The urban, somewhat grimy atmosphere is a shock to Blanche. Blanche then starts to look down on her sister’s apartment as well as her husband: Blanche: No, now seriously, putting joking aside. Why didn’t you tell me, why didn’t you write me, honey, why didn’t you let me know? Stella: Tell you what, Blanche? Blanche: Why, that you had to live in these conditions! (Scene One) She acts as if she’s better than everyone else and too good to be living like they are. Even after she insults her sister’s living conditions, Stella still welcomes her sister with open arms.
Blanche starts off in the very beginning of the play lying to Stella about her work situation: “Blanche: I was so exhausted by all I’d been through my- nerves broke. I was on the verge of- lunacy, almost! So Mr. Graves- Mr. Graves is the high school superintendent- he suggested that I take a leave of absence. ” (Scene One) Blanche tells Stella that her supervisor allowed her to take time off because of her nerves when in fact she has been fired for having an affair with an underage student. This is just one instance showing her interaction with the opposite gender.
Later in the play readers find out that she has also been very promiscuous with numerous men when Stanley receives this information from a colleague. This along with many other things leads to her wanting to escape Laurel. Stanley doesn’t like Blanche and he makes it known that he’s onto her lies. In Scene Ten he begins to tell her that she acts classy and has fancy items but not once does that fool him. He even buys her a ticket to go home and tells his wife that Blanche has to leave on Tuesday. Towards the ending of the play, Blanche claims that she received a wire from a man who invited her to go to the Caribbean with him.
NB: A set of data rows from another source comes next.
File: src/rtl/hdlc_tx_framer.sv
module hdlc_tx_framer #(
  parameter int DEPTH     = 16,
  parameter bit FCS32     = 1'b0,
  parameter int ABORT_LEN = 8,
  parameter int IDLE_W    = 8
) (
  input  logic              clk,
  input  logic              rst_n,
  input  logic              wr_en,
  input  logic [7:0]        wr_data,
  input  logic              tx_enable,
  input  logic              abort_req,
  input  logic [IDLE_W-1:0] idle_len,
  output logic              txd,
  output logic              tx_busy,
  output logic              tx_done,
  output logic              tx_aborted,
  output logic [$clog2(DEPTH):0] buf_level
);
  localparam int AW = $clog2(DEPTH);
  localparam int FW = FCS32 ? 32 : 16;
  localparam logic [FW-1:0] POLY = FCS32 ? FW'(32'hEDB88320) : FW'(32'h00008408);
  localparam logic [FW-1:0] FLAG = FW'(8'h7E);

  typedef enum logic [2:0] {S_IDLE, S_OPEN, S_DATA, S_FCS, S_CLOSE, S_ABORT, S_GAP} st_t;

  st_t               st;
  logic [7:0]        mem [DEPTH];
  logic [AW-1:0]     wp, rp;
  logic [AW:0]       cnt;
  logic [FW-1:0]     sh, crc;
  logic [4:0]        bitn;
  logic [2:0]        ones;
  logic [IDLE_W-1:0] gcnt;
  logic              busy, done, abrt, line;

  wire full   = cnt == (AW+1)'(DEPTH);
  wire empty  = cnt == '0;
  wire push   = wr_en && !busy && !full;
  wire start  = tx_enable && !busy && !empty;
  wire kill   = abort_req && busy && st != S_ABORT && st != S_GAP;
  wire stuff  = (st == S_DATA || st == S_FCS || st == S_CLOSE) && ones == 3'd5;
  wire last   = bitn == 5'd0;
  wire fb     = crc[0] ^ sh[0];
  wire [FW-1:0] crc_nx = (crc >> 1) ^ (fb ? POLY : '0);
  wire pop    = !kill && !stuff && last &&
                (st == S_OPEN || (st == S_DATA && !empty));

  assign txd        = line;
  assign tx_busy    = busy;
  assign tx_done    = done;
  assign tx_aborted = abrt;
  assign buf_level  = cnt;

  always_ff @(posedge clk)
    if (push) mem[wp] <= wr_data;

  always_ff @(posedge clk) begin
    if (!rst_n) begin
      wp  <= '0;
      rp  <= '0;
      cnt <= '0;
    end else if (kill) begin
      rp  <= wp;
      cnt <= '0;
    end else begin
      if (push) wp <= (wp == AW'(DEPTH-1)) ? '0 : wp + AW'(1);
      if (pop)  rp <= (rp == AW'(DEPTH-1)) ? '0 : rp + AW'(1);
      case ({push, pop})
        2'b10:   cnt <= cnt + (AW+1)'(1);
        2'b01:   cnt <= cnt - (AW+1)'(1);
        default: cnt <= cnt;
      endcase
    end
  end

  always_ff @(posedge clk) begin
    if (!rst_n) begin
      st   <= S_IDLE;
      line <= 1'b1;
      sh   <= '0;
      crc  <= '1;
      bitn <= '0;
      ones <= '0;
      gcnt <= '0;
      busy <= 1'b0;
      done <= 1'b0;
      abrt <= 1'b0;
    end else if (kill) begin
      st   <= S_ABORT;
      line <= 1'b1;
      ones <= '0;
      abrt <= 1'b1;
      gcnt <= IDLE_W'(ABORT_LEN-2);
    end else begin
      case (st)
        S_IDLE: begin
          line <= 1'b1;
          if (start) begin
            st   <= S_OPEN;
            sh   <= FLAG;
            bitn <= 5'd7;
            busy <= 1'b1;
            done <= 1'b0;
            abrt <= 1'b0;
            crc  <= '1;
            ones <= '0;
          end
        end
        S_OPEN: begin
          line <= sh[0];
          sh   <= sh >> 1;
          bitn <= bitn - 5'd1;
          if (last) begin
            st   <= S_DATA;
            sh   <= FW'(mem[rp]);
            bitn <= 5'd7;
          end
        end
        S_DATA, S_FCS: begin
          if (stuff) begin
            line <= 1'b0;
            ones <= '0;
          end else begin
            line <= sh[0];
            sh   <= sh >> 1;
            bitn <= bitn - 5'd1;
            ones <= sh[0] ? ones + 3'd1 : 3'd0;
            if (st == S_DATA) crc <= crc_nx;
            if (last) begin
              if (st == S_DATA && !empty) begin
                sh   <= FW'(mem[rp]);
                bitn <= 5'd7;
              end else if (st == S_DATA) begin
                st   <= S_FCS;
                sh   <= ~crc_nx;
                bitn <= 5'(FW-1);
              end else begin
                st   <= S_CLOSE;
                sh   <= FLAG;
                bitn <= 5'd7;
              end
            end
          end
        end
        S_CLOSE: begin
          if (stuff) begin
            line <= 1'b0;
            ones <= '0;
          end else begin
            line <= sh[0];
            sh   <= sh >> 1;
            bitn <= bitn - 5'd1;
            ones <= '0;
            if (last) begin
              if (idle_len == '0) begin
                st   <= S_IDLE;
                busy <= 1'b0;
                done <= 1'b1;
              end else begin
                st   <= S_GAP;
                gcnt <= idle_len;
              end
            end
          end
        end
        S_ABORT: begin
          line <= 1'b1;
          gcnt <= gcnt - IDLE_W'(1);
          if (gcnt == '0) begin
            if (idle_len == '0) begin
              st   <= S_IDLE;
              busy <= 1'b0;
              done <= 1'b1;
            end else begin
              st   <= S_GAP;
              gcnt <= idle_len;
            end
          end
        end
        S_GAP: begin
          line <= 1'b1;
          gcnt <= gcnt - IDLE_W'(1);
          if (gcnt == IDLE_W'(1)) begin
            st   <= S_IDLE;
            busy <= 1'b0;
            done <= 1'b1;
          end
        end
        default: st <= S_IDLE;
      endcase
    end
  end
endmodule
He is supposedly a wealthy man and she tries to show off by bragging to people about it. Both the wire and the invitation turn out to be another one of her hallucinations. Blanche has had a disturbed life, including a marriage that ended because her husband committed suicide after she discovers him having a homosexual affair. This leads her into a world where fantasies and illusions blend with reality. Everything she tells Stella and Stanley are lies and figments of her imagination. The play ends with her leaving not on a bus back to her hometown, but to a mental hospital with a doctor.